▶ _Goal of the exercise_: Return each line in the records below that includes "typedef".

'''

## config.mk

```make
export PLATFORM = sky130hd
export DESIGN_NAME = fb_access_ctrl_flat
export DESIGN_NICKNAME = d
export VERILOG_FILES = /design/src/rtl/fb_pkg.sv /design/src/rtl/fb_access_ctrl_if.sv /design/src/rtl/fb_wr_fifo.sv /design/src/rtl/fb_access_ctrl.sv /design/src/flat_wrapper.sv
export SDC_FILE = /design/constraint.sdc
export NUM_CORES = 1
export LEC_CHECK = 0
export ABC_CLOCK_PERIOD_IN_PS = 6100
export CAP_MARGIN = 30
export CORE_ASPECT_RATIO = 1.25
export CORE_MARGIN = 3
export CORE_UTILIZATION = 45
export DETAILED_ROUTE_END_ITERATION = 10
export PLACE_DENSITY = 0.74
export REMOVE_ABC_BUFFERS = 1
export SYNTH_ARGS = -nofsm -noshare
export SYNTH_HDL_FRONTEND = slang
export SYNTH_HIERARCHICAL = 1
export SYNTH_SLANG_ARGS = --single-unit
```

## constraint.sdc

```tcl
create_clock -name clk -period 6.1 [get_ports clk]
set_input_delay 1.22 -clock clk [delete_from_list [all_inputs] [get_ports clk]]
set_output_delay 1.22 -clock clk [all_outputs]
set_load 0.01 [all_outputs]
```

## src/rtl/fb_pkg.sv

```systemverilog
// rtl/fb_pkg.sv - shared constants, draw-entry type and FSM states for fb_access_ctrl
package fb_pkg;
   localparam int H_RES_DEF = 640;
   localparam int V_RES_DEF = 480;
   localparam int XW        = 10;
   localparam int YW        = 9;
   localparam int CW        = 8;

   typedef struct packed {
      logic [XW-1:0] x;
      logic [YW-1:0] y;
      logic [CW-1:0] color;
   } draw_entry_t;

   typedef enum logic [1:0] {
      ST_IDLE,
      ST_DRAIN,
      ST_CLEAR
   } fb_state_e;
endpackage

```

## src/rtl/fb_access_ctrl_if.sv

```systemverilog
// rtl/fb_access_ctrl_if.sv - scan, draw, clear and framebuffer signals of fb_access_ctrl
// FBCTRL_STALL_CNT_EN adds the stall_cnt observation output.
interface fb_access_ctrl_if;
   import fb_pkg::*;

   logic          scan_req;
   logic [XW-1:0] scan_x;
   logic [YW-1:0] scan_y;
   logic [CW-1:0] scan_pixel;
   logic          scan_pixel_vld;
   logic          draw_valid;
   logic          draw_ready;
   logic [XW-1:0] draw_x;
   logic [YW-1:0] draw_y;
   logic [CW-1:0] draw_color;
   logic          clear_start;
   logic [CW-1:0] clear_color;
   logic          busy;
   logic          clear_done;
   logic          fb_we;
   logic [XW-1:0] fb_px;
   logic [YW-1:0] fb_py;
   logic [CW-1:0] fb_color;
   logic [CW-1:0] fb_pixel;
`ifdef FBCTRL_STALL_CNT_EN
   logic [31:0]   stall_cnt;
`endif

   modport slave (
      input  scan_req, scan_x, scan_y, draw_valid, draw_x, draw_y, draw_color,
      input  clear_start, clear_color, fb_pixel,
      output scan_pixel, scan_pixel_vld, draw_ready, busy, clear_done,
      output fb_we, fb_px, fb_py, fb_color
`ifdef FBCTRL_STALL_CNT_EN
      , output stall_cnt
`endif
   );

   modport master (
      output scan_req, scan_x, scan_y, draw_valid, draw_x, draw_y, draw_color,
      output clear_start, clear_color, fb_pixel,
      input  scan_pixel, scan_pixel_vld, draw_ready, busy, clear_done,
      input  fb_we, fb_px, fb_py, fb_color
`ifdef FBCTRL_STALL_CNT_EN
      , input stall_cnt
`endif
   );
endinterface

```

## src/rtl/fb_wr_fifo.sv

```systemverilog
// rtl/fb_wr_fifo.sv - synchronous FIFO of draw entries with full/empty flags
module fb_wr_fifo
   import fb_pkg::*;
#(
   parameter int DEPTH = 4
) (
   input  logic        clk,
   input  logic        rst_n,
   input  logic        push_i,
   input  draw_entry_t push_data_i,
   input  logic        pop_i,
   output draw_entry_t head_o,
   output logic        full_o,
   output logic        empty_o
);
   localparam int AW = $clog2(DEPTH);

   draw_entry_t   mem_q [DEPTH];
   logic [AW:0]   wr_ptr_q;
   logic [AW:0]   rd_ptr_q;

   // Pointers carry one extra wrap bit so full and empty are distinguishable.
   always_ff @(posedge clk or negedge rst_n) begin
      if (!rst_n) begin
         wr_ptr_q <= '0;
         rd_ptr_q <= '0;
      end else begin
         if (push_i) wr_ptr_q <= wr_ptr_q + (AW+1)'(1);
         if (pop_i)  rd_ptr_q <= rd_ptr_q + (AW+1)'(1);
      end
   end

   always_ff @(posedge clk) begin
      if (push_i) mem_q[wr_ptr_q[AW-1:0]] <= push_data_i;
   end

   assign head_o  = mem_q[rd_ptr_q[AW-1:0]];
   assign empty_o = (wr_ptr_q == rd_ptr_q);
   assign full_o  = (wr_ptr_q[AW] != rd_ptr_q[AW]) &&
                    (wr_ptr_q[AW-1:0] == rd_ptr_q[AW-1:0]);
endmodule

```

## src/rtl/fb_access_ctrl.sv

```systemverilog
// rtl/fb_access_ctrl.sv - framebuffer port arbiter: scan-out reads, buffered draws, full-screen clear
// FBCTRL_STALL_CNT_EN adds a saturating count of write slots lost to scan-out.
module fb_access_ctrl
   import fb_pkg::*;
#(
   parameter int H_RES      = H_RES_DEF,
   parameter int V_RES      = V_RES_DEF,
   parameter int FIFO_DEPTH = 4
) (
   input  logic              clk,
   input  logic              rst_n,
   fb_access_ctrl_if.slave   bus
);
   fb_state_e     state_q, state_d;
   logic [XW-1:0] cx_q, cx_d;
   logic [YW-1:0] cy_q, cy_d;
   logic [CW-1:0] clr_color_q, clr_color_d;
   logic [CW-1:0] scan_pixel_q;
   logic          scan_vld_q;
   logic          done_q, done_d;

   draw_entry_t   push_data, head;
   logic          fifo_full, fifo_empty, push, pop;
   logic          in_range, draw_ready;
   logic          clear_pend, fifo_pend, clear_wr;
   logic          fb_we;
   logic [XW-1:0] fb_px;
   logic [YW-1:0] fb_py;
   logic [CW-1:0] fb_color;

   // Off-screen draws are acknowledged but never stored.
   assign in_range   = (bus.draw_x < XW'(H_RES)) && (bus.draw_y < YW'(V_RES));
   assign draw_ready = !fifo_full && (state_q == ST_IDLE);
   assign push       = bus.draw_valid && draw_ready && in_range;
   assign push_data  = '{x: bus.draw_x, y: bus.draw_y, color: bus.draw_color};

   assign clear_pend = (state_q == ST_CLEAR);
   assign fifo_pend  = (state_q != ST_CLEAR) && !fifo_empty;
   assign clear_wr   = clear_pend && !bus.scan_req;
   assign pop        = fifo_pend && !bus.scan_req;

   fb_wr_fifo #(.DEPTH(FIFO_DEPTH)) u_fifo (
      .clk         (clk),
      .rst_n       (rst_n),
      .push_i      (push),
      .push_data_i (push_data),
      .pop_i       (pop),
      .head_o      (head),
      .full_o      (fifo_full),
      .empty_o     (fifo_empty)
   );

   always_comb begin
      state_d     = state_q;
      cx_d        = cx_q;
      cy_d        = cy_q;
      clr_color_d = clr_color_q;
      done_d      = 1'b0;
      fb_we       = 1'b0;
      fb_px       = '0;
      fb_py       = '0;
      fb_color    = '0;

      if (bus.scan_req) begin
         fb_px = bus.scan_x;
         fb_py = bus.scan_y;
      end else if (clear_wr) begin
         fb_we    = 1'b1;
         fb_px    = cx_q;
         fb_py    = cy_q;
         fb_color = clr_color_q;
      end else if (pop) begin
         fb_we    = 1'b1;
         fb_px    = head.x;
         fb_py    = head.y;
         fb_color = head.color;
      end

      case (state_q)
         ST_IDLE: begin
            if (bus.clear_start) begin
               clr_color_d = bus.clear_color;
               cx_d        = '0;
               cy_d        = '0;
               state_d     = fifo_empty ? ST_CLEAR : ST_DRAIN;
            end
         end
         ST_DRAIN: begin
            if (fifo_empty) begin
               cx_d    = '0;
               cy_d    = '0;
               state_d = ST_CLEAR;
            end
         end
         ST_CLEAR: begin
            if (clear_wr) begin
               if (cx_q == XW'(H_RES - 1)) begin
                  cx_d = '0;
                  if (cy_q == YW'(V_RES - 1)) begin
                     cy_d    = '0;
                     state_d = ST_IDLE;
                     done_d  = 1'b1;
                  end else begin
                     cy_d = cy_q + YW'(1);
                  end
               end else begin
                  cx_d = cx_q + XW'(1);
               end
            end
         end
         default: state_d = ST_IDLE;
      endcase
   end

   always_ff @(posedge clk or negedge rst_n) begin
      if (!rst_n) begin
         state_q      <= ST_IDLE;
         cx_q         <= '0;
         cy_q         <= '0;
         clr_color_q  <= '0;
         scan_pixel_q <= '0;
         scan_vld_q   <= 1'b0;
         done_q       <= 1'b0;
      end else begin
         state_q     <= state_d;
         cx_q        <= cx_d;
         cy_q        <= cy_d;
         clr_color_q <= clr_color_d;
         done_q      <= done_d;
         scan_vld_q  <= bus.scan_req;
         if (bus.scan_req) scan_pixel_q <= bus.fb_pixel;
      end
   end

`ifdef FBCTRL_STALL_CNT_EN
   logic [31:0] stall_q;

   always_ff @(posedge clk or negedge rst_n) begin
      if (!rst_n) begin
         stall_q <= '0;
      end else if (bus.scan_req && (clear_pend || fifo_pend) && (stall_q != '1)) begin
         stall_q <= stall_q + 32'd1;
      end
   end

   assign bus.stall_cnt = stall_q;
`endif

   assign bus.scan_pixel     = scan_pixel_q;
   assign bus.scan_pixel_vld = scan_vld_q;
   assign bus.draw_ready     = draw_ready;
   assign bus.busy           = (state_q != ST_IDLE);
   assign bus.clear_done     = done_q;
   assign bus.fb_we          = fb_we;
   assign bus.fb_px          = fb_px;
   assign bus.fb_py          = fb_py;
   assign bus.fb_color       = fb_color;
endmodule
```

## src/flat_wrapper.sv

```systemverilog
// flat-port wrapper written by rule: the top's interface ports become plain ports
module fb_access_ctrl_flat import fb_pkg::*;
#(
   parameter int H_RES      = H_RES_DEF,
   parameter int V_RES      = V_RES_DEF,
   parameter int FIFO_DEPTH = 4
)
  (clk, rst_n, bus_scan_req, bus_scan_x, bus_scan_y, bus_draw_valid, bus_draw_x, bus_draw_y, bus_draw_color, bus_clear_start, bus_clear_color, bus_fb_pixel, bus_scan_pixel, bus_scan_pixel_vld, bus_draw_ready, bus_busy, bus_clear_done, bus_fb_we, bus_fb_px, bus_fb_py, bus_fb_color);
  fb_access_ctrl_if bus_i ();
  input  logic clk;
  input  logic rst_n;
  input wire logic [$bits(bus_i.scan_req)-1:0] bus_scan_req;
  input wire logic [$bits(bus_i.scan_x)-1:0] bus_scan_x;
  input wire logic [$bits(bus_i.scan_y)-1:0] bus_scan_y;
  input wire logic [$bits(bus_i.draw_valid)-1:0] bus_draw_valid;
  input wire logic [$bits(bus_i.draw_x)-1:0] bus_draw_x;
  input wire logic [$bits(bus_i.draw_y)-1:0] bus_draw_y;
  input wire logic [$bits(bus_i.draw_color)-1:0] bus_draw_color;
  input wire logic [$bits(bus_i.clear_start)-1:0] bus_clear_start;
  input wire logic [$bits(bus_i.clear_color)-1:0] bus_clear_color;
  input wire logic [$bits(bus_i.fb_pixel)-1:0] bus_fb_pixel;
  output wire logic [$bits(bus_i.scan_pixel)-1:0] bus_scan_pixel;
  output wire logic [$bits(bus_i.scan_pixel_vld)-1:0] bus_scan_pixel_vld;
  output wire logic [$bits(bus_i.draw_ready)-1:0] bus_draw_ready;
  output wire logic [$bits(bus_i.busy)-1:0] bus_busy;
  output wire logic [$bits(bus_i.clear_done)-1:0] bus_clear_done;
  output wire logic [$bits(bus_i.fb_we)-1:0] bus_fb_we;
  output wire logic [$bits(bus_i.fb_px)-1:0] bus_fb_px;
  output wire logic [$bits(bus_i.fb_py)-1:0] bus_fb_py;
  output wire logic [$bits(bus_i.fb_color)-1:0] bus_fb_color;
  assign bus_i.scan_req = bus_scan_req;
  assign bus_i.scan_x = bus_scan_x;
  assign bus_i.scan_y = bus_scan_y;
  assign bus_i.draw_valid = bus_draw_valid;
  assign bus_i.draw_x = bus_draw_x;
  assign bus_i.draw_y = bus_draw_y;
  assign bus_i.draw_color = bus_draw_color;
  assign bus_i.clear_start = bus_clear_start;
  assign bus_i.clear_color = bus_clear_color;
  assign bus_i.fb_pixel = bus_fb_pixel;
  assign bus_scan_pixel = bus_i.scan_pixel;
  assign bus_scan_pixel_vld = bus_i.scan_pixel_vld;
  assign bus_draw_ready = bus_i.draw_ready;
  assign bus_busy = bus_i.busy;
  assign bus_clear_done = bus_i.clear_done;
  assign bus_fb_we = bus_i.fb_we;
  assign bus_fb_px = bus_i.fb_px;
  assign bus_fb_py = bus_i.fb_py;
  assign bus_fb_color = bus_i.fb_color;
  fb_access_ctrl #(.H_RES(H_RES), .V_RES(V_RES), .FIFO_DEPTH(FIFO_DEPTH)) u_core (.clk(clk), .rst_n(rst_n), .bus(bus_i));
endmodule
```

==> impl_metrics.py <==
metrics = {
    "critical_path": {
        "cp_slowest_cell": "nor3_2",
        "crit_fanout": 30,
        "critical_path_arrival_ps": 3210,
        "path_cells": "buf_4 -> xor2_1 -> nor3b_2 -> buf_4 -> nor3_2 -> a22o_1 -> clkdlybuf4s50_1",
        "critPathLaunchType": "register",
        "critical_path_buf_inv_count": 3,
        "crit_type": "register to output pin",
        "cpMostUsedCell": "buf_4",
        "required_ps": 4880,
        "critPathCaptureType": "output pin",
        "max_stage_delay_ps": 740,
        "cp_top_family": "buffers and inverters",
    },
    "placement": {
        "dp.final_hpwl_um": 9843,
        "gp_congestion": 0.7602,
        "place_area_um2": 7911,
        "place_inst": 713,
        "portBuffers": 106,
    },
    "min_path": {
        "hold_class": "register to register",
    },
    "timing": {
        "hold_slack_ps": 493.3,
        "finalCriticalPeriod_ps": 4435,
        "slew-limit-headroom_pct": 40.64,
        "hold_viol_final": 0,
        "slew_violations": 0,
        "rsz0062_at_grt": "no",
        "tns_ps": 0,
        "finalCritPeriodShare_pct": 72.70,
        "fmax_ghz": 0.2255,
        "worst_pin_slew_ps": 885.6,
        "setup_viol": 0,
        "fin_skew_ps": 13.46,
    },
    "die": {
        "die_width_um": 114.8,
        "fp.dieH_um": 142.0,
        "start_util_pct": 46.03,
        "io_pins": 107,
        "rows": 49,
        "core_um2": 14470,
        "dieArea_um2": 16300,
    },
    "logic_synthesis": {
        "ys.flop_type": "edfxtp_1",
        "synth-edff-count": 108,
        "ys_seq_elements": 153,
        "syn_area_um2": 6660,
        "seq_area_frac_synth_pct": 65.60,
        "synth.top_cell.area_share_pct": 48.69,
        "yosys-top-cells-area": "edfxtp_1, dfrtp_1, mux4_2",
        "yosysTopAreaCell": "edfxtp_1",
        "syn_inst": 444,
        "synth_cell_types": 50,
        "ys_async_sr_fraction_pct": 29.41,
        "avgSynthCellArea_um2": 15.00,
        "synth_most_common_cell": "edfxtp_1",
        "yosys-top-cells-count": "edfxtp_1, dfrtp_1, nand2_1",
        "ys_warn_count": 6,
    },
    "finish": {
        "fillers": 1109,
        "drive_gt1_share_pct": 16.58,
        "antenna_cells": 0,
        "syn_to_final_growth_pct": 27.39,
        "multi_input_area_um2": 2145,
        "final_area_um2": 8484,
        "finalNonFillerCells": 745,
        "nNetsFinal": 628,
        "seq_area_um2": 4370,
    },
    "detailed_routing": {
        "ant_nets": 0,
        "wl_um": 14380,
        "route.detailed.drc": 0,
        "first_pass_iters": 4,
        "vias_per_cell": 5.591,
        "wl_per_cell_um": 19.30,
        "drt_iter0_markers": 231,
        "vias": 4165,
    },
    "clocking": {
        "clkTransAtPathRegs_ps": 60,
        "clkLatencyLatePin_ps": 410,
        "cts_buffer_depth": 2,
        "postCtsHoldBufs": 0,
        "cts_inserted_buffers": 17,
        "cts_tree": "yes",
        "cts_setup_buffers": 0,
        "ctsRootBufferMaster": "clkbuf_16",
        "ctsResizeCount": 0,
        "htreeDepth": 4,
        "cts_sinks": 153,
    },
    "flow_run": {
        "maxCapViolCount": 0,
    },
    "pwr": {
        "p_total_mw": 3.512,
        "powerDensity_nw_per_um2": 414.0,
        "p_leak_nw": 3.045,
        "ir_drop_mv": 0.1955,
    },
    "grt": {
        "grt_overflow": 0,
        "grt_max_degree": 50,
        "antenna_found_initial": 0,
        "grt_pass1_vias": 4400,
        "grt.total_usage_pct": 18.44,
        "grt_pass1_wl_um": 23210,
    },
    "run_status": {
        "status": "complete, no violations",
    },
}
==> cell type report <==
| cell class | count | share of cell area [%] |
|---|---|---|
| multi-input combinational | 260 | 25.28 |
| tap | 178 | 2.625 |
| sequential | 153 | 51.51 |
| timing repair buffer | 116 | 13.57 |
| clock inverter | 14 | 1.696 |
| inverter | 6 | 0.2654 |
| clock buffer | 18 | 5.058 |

'''

▶ _Result of the exercise_:
   typedef struct packed {
   typedef enum logic [1:0] {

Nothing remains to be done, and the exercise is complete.